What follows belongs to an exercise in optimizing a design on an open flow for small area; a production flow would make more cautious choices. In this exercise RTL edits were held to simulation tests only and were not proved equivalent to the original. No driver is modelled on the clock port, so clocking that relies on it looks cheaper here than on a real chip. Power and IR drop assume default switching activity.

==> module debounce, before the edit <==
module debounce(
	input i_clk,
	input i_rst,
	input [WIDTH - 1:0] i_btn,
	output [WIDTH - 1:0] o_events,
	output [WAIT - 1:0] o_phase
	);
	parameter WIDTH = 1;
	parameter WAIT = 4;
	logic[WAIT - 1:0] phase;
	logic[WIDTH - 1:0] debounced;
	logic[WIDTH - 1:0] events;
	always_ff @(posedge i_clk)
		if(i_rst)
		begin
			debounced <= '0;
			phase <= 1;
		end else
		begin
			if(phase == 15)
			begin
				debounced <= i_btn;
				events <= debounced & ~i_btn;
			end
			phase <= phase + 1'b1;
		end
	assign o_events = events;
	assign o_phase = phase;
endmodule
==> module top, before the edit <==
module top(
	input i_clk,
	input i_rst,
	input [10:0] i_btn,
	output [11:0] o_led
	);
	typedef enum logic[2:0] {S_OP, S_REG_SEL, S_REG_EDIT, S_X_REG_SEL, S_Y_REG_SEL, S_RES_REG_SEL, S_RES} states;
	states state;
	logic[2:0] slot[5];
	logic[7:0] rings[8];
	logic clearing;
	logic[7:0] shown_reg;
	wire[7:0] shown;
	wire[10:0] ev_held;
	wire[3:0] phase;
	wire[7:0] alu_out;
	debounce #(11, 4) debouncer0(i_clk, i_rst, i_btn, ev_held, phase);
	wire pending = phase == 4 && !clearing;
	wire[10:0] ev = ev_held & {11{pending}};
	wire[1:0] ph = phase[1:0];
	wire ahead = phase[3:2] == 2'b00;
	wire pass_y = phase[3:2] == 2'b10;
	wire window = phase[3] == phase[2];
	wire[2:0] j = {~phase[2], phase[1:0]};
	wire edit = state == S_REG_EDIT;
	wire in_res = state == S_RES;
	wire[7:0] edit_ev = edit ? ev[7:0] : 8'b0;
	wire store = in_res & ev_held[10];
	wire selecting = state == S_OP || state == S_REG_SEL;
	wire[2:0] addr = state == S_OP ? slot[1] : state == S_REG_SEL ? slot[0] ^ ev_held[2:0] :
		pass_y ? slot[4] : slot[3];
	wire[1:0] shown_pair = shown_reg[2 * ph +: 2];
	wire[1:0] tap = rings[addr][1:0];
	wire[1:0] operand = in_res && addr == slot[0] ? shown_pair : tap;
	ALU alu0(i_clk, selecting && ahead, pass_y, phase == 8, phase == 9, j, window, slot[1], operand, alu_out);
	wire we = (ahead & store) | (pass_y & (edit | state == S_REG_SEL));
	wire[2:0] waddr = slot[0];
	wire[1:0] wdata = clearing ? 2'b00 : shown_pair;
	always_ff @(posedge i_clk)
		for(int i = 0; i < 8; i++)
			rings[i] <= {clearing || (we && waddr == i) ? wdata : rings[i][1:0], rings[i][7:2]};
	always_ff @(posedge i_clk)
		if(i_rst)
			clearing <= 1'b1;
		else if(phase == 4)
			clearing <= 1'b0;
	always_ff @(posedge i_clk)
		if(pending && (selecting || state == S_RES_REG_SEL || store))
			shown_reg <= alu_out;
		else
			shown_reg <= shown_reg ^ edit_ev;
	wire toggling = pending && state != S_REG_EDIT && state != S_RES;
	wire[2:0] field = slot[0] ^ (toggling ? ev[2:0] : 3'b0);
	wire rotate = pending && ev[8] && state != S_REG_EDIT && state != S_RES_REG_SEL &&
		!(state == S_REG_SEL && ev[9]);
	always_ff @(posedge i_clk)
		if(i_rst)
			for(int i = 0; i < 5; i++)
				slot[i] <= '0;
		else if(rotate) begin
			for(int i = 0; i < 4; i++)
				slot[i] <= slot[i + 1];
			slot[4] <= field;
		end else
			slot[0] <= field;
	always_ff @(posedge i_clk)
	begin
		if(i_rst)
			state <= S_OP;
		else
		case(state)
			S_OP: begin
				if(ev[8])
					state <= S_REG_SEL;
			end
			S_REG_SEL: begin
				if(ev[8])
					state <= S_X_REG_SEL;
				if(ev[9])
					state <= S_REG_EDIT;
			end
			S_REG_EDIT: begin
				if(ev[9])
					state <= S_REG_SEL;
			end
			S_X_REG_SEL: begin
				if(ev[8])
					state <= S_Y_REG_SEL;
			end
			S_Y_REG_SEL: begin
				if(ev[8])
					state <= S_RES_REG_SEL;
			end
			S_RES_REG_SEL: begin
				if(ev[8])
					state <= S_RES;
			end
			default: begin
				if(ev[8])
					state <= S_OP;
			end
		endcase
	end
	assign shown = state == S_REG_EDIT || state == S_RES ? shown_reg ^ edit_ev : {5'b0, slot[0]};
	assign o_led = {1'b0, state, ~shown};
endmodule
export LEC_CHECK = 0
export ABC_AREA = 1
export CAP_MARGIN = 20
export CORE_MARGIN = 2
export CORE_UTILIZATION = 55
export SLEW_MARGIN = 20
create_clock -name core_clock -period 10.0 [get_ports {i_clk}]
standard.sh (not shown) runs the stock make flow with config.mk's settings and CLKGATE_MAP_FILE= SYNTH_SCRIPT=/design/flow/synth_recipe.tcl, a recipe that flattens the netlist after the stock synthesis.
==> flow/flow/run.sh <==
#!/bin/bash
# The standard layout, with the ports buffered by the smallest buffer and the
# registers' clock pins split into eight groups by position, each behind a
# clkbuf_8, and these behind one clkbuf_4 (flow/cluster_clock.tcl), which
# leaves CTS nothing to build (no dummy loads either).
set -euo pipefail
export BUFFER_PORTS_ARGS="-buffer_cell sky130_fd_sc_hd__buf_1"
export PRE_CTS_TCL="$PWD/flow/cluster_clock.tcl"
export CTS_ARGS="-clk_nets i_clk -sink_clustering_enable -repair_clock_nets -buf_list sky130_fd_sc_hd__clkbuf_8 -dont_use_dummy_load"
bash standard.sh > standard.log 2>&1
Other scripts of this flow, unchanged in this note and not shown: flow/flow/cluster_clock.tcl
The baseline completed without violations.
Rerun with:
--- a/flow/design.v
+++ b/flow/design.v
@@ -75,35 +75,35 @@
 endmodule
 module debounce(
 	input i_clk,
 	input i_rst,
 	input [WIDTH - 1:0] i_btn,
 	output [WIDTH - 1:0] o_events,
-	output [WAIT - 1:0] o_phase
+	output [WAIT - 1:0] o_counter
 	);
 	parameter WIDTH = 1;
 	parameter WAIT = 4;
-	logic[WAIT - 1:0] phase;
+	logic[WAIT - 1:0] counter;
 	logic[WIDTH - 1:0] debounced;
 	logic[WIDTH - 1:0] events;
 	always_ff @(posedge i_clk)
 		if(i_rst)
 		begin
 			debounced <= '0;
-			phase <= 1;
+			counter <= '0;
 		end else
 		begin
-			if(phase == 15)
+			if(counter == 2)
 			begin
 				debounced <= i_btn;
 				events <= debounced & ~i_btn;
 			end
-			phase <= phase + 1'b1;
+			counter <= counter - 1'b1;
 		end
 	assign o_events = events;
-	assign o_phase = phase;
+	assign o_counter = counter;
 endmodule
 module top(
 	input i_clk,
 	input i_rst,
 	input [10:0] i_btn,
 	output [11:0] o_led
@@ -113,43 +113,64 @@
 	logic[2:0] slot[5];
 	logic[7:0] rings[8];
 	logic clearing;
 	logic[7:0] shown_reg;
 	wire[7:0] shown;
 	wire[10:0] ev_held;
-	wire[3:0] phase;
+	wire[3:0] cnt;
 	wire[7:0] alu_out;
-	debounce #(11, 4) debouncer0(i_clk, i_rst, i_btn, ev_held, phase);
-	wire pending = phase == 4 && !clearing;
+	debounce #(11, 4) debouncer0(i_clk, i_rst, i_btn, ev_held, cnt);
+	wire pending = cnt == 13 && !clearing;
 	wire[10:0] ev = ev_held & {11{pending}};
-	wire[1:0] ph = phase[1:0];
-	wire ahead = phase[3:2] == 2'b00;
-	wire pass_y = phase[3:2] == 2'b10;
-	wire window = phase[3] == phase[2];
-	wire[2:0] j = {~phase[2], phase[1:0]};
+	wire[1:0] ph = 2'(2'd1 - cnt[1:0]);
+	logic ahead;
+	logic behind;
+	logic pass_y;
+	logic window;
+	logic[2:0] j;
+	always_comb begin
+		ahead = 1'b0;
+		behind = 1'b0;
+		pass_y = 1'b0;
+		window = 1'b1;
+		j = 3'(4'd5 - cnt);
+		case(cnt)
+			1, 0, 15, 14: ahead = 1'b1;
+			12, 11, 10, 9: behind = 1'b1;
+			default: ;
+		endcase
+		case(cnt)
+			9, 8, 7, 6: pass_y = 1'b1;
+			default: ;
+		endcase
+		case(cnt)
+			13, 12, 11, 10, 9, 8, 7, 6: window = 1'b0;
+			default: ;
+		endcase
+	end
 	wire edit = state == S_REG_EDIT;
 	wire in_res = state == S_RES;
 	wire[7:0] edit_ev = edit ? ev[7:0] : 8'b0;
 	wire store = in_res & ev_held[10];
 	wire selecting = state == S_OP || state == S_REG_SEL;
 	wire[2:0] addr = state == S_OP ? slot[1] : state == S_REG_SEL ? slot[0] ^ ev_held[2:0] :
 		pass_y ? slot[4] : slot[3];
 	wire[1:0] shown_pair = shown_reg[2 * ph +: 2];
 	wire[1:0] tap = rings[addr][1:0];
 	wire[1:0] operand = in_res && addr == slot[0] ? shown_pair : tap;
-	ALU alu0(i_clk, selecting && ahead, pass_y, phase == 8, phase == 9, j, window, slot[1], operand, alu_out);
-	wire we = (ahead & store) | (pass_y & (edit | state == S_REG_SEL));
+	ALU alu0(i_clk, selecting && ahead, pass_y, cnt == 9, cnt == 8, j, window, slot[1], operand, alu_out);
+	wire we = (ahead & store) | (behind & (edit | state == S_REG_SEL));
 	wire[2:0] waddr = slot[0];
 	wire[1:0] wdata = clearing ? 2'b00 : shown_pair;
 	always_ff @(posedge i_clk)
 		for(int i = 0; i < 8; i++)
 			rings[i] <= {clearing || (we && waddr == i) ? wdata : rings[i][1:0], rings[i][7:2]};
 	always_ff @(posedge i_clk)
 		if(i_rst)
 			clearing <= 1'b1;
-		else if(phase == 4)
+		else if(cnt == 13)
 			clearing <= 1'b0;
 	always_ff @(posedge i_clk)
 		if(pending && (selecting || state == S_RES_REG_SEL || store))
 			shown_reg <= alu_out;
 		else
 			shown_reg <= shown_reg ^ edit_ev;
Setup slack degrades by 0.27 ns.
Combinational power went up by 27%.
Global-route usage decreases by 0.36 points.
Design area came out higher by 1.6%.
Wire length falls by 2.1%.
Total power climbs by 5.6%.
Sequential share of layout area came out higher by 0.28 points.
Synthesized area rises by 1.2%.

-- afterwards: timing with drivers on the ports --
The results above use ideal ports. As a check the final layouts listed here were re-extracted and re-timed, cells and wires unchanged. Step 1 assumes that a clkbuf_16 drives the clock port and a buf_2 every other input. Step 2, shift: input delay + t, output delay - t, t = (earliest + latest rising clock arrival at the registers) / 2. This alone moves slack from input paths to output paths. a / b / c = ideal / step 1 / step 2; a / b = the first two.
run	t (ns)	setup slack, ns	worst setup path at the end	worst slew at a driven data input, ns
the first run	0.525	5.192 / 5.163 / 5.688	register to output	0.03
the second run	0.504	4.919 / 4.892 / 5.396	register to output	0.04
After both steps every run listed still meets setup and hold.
---
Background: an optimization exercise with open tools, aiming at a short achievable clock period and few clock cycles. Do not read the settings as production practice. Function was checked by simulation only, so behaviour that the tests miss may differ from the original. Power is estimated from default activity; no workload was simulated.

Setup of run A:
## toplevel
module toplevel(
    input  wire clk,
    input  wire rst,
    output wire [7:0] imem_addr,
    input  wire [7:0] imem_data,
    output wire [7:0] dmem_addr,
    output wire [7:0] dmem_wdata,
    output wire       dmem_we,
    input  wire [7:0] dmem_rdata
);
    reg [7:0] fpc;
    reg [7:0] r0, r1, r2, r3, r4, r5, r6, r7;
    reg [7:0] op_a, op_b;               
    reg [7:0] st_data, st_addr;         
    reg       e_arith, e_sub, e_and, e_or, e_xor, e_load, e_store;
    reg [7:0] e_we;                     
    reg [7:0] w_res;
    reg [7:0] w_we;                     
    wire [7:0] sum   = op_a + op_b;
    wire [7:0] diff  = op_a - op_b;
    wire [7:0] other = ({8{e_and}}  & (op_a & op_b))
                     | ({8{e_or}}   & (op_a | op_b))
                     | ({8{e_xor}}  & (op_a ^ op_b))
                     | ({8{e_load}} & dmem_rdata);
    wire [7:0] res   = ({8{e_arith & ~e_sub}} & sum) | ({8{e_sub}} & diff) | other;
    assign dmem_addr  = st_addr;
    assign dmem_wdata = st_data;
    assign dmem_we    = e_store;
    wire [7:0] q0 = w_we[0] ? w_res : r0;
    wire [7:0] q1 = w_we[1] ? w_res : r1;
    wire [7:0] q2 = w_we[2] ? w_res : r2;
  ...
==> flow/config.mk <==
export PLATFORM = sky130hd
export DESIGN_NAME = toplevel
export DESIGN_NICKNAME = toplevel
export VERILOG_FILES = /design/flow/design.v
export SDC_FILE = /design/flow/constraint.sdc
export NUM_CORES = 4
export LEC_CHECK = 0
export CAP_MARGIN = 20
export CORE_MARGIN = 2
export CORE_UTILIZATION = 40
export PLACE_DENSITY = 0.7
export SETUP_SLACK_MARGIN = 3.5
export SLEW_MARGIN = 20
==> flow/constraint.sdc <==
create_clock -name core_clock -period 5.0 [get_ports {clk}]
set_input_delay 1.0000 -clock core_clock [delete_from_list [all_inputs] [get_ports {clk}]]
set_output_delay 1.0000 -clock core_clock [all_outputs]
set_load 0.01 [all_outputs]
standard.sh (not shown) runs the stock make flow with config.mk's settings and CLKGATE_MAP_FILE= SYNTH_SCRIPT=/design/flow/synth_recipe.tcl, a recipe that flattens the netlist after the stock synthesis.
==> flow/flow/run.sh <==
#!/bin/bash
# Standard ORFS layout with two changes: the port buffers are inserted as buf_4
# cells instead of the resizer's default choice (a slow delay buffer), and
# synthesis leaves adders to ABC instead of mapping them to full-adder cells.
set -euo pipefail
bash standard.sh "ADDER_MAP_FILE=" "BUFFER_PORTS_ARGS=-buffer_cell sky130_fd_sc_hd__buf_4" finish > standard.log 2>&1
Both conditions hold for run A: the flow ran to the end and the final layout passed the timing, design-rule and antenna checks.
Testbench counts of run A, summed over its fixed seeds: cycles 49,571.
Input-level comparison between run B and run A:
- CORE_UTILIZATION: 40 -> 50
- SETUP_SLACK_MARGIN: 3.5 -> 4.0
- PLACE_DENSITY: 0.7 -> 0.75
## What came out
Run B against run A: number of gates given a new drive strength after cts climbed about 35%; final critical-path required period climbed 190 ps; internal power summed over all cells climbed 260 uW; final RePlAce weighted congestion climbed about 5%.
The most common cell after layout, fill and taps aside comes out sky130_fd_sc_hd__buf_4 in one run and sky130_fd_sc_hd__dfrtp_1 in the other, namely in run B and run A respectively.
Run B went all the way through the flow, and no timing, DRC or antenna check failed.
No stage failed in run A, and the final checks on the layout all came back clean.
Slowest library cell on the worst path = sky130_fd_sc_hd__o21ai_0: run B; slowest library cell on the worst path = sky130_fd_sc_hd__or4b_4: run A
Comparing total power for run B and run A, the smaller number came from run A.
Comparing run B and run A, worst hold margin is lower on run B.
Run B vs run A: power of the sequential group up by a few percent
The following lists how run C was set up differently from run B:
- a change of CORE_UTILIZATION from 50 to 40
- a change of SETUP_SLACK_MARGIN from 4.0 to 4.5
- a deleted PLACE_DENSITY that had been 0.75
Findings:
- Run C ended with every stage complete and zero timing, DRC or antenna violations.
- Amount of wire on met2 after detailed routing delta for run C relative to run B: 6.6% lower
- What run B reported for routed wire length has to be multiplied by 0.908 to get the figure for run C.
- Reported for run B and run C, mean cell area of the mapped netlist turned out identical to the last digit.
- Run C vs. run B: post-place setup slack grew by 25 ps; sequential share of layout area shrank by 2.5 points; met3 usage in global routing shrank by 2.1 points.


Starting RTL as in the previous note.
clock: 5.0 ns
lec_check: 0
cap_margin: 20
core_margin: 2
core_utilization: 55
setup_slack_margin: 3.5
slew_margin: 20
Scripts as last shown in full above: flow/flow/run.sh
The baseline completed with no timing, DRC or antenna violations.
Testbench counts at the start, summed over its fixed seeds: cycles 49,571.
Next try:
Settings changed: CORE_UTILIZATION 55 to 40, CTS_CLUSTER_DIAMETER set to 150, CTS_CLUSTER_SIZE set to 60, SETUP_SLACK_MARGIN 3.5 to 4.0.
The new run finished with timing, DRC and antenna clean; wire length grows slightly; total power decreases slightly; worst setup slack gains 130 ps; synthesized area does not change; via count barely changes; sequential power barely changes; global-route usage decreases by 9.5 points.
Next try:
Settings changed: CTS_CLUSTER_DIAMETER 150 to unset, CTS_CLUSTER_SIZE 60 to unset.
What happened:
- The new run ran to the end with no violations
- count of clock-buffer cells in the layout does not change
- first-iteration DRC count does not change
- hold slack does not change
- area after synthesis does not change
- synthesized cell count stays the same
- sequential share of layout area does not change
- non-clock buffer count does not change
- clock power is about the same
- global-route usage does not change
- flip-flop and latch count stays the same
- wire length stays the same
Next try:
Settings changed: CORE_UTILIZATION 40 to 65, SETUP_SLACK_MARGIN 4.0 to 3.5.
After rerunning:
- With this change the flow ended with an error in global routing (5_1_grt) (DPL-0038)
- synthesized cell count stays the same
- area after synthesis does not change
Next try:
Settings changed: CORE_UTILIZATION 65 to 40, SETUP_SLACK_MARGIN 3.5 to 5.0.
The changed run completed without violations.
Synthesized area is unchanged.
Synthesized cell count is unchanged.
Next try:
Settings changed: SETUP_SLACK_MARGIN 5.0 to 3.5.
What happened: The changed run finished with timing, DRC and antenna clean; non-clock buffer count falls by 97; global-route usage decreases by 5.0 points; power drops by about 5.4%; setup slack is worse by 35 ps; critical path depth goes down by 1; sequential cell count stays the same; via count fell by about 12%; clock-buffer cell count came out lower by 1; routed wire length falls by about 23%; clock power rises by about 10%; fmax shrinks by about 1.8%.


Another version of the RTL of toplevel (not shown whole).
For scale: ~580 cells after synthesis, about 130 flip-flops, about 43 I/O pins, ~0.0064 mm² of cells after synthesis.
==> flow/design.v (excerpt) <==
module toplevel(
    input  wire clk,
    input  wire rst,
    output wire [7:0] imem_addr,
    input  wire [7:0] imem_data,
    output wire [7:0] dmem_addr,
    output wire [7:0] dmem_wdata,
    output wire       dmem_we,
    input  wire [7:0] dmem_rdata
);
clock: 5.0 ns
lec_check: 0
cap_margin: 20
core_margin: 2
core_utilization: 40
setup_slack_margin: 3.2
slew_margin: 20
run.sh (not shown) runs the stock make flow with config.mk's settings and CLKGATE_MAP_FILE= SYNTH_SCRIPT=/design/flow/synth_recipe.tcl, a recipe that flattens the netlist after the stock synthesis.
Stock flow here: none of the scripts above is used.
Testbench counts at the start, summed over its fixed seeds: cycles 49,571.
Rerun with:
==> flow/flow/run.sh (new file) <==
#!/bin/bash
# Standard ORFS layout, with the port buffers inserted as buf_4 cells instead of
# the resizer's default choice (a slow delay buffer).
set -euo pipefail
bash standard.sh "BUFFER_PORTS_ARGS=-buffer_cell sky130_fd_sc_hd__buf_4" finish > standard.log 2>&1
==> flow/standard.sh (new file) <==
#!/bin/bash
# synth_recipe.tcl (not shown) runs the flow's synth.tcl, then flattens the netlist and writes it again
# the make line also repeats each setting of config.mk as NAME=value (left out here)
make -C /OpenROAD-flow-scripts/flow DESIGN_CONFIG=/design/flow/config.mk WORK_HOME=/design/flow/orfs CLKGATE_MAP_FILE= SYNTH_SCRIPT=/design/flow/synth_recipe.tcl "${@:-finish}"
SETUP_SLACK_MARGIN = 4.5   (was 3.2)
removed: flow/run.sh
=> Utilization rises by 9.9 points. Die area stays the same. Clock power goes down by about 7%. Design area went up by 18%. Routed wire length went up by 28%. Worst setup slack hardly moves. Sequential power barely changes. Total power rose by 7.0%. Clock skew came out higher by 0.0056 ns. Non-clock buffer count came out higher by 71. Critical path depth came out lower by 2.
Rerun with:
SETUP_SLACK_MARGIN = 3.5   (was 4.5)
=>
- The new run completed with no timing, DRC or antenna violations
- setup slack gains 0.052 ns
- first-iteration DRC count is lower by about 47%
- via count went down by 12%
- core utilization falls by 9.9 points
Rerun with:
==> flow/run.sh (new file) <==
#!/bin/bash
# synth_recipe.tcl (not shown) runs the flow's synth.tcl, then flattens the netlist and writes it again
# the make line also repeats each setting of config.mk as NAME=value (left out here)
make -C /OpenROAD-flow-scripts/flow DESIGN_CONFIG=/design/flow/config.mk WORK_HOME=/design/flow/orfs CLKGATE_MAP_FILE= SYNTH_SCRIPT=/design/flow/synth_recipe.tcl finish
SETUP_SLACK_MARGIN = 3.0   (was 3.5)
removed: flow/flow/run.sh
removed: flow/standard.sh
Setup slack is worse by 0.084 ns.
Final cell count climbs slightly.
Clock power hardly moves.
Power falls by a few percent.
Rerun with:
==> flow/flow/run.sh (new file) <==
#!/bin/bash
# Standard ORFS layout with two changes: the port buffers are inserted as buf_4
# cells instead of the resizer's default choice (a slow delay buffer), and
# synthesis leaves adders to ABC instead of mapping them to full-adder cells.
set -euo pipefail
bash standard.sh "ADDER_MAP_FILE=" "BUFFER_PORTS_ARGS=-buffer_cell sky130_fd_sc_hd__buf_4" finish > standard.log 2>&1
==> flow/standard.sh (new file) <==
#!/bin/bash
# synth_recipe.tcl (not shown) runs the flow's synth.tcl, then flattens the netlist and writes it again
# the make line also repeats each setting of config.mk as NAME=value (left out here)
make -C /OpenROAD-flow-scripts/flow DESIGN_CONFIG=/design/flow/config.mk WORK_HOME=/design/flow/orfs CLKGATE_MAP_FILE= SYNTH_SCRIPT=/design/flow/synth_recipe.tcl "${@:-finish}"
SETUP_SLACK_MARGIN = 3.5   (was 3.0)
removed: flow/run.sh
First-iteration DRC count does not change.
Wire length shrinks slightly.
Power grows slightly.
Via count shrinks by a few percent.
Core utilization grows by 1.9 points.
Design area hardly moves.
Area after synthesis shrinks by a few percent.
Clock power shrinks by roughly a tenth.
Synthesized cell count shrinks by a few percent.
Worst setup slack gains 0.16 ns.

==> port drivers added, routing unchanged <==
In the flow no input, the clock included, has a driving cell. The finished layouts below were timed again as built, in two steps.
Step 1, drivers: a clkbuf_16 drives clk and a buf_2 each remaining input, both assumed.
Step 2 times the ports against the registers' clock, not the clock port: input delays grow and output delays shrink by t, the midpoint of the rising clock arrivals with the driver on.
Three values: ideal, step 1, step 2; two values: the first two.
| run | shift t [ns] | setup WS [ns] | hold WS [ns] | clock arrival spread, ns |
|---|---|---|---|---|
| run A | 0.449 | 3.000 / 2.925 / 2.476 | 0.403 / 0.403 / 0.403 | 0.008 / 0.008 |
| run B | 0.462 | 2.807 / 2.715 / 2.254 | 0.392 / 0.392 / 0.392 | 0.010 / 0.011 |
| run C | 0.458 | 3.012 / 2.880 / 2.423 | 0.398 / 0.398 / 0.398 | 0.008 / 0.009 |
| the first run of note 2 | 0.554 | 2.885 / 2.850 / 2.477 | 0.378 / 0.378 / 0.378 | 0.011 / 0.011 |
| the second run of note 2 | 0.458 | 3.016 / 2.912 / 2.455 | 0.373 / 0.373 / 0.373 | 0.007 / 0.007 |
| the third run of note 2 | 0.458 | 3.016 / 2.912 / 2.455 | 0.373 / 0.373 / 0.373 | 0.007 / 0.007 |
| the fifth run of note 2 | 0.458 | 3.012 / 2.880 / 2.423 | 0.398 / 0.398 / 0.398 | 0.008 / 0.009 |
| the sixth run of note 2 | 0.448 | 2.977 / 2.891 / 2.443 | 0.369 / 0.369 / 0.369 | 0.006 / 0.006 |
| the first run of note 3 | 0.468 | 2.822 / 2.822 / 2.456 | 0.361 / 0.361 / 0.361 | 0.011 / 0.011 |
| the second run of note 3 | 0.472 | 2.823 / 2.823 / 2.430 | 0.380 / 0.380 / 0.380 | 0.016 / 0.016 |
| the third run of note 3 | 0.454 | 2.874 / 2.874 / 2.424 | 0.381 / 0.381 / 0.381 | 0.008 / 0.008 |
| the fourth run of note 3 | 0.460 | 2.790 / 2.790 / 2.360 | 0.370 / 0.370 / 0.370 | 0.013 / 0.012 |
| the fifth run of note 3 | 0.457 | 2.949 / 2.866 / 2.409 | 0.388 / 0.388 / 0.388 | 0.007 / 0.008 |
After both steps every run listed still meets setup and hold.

- TASK DESCRIPTION -
All that is needed is the number of lines in the material containing the string "failed".

- RESULT OF THE TASK -
2